For robotic versus MIS, there were 58 studies (21 RCTs and 37 prospective studies), which were published between 2001 and 2014 (Table 2). Taking into account all studies, the robotic and MIS groups consisted of 1991 and 2310 patients, respectively. Sample sizes ranged from 12 to 390. The surgical robots used were the dVSS, ZRSS, Mona (Intuitive Surgical), and Sensei® Robotic Catheter System (Hansen Medical Inc., Mountain View, California, USA).

Risk of bias assessment

All included articles were assessed for the quality of their methodology. Of note, all 31 RCT articles suffered from a high risk of bias because they all showed a high risk of bias in the performance bias domain (Fig. 3). This was primarily due to the lack of surgeon blinding, which is unlikely to be possible in clinical trials of robotic surgery. As perioperative outcomes are especially vulnerable to performance bias, this risk was judged to be high. The subject of patient blinding, which is difficult in surgical trials but potentially feasible [24], was frequently unaddressed or unreported by authors. Most RCTs showed low risk of attrition bias, with complete perioperative outcome data. In many trials, however, the risk of bias related to sequence generation, allocation concealment, blinding of outcome assessor, and selective reporting was unclear, as sufficient information was not available due to poor reporting.

Fig. 3
figure 3

Risk of bias graphs of randomised controlled trials comparing robotic versus open surgery (above) and robotic versus minimally invasive surgery (below)

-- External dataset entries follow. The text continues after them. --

## config.mk

```make
export PLATFORM = sky130hd
export DESIGN_NAME = i2c_line_cond
export DESIGN_NICKNAME = d
export VERILOG_FILES = /design/src/rtl/i2c_line_cond.sv
export SDC_FILE = /design/constraint.sdc
export NUM_CORES = 1
export LEC_CHECK = 0
export ABC_AREA = 0
export BUFFER_PORTS_ARGS = -buffer_cell sky130_fd_sc_hd__buf_4
export CORE_MARGIN = 5
export CORE_UTILIZATION = 35
export CTS_CLUSTER_SIZE = 30
export DETAILED_ROUTE_END_ITERATION = 12
export GPL_TIMING_DRIVEN = 1
export HOLD_SLACK_MARGIN = 0.02
export PLACE_DENSITY_LB_ADDON = 0.05
export SLEW_MARGIN = 15
export SYNTH_ARGS = -nofsm -noshare
export SYNTH_HDL_FRONTEND = slang
export SYNTH_HIERARCHICAL = 1
export SYNTH_SLANG_ARGS = --single-unit
```

## constraint.sdc

```tcl
create_clock -name i2c_core_clk -period 2 [get_ports i2c_core_clk]
set_input_delay 0.4 -clock i2c_core_clk [delete_from_list [all_inputs] [get_ports i2c_core_clk]]
set_output_delay 0.4 -clock i2c_core_clk [all_outputs]
set_load 0.005 [all_outputs]
```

Of 68 articles of non-randomised prospective design, 55 (80.9 %) were of “higher” quality (Tables 3, 4). All prospective studies met the criteria for ascertainment of exposure, absence of outcome at the start of study, outcome assessment, and duration of follow-up. Most prospective studies also selected their control cohort from the same community as the robotic cohort and showed adequate follow-up. Many of them suffered from poor comparability, as expected from the lack of randomisation where selection bias is a caveat. In some cases, the representativeness of the robotic cohort in the community was felt not be adequate.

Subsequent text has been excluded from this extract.